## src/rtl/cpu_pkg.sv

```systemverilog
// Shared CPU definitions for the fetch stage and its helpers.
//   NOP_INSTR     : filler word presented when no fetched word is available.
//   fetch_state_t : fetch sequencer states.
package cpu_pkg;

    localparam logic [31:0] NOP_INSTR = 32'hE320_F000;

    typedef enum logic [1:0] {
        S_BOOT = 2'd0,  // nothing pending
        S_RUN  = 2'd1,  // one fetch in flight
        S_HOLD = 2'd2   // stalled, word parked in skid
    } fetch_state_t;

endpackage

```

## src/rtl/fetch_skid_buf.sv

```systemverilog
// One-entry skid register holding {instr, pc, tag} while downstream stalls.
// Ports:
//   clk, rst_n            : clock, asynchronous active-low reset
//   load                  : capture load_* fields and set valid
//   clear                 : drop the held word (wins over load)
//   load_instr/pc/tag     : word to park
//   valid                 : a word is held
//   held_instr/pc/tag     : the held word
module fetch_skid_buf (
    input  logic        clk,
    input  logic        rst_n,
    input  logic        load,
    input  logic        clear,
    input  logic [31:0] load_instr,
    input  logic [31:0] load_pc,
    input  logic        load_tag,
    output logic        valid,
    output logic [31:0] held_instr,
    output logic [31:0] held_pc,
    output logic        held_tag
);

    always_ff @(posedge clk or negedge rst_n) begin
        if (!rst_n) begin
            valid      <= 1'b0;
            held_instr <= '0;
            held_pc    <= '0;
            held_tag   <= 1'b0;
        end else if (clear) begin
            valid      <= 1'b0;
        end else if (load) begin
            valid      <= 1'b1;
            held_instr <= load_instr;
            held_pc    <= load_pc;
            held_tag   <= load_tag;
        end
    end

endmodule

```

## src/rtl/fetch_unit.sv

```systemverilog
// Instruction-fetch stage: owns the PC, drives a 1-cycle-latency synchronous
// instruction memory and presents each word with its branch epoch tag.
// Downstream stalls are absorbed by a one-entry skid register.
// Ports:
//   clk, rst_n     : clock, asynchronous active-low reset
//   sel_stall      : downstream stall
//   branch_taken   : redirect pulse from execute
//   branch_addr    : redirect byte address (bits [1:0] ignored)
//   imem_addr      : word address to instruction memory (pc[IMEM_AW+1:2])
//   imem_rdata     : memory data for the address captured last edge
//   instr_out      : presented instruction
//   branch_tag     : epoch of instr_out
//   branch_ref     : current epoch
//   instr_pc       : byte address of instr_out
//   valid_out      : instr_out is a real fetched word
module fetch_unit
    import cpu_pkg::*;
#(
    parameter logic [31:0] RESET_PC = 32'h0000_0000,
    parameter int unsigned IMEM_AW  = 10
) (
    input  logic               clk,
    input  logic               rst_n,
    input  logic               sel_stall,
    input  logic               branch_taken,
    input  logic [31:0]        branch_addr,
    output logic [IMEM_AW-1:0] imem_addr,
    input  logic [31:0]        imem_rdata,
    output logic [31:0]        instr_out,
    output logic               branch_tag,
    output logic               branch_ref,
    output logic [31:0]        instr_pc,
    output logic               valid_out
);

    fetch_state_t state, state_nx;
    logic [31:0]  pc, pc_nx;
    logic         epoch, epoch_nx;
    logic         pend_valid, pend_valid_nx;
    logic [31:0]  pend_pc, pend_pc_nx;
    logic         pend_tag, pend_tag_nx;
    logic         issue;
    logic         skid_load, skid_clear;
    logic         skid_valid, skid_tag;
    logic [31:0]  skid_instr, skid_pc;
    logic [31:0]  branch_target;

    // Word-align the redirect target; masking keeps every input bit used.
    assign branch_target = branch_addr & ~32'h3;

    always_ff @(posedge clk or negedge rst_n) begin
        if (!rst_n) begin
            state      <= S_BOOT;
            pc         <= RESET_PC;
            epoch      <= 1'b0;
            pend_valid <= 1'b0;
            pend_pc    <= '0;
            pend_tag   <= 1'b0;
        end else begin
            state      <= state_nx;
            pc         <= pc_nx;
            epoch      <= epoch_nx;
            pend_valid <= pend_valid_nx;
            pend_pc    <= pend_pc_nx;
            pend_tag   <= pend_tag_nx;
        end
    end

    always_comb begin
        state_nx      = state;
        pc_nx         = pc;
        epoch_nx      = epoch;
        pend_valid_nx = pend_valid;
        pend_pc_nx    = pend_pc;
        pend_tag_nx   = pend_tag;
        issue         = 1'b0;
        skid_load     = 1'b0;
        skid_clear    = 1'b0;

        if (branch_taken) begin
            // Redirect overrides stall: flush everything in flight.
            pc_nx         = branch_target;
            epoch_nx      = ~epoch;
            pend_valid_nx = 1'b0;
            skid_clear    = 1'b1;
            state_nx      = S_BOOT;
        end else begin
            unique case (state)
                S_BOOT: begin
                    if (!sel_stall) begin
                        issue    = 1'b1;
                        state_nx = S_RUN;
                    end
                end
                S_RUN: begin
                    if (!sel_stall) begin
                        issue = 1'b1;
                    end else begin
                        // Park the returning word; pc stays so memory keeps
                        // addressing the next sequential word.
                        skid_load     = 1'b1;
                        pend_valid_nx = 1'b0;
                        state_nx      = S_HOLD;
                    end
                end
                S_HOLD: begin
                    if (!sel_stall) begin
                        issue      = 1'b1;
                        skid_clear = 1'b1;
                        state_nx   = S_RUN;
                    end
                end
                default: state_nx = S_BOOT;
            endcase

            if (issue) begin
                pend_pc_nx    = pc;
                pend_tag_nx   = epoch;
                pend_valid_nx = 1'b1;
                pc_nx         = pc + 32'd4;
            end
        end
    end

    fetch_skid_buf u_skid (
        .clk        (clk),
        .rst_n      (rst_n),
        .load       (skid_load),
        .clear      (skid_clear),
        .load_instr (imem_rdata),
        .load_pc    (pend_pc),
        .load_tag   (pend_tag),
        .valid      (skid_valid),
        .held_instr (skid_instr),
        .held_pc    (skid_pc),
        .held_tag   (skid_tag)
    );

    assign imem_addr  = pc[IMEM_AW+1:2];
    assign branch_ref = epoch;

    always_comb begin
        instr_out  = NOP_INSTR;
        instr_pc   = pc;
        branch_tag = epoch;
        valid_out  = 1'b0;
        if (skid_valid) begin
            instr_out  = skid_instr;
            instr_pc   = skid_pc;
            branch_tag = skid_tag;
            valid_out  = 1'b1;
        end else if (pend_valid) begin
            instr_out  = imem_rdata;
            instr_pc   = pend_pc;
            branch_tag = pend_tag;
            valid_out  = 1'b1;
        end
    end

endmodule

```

----

__Your task__. The answer must consist of every line in the records above that contains the word "entry".

__Solution__.
// One-entry skid register holding {instr, pc, tag} while downstream stalls.
// Downstream stalls are absorbed by a one-entry skid register.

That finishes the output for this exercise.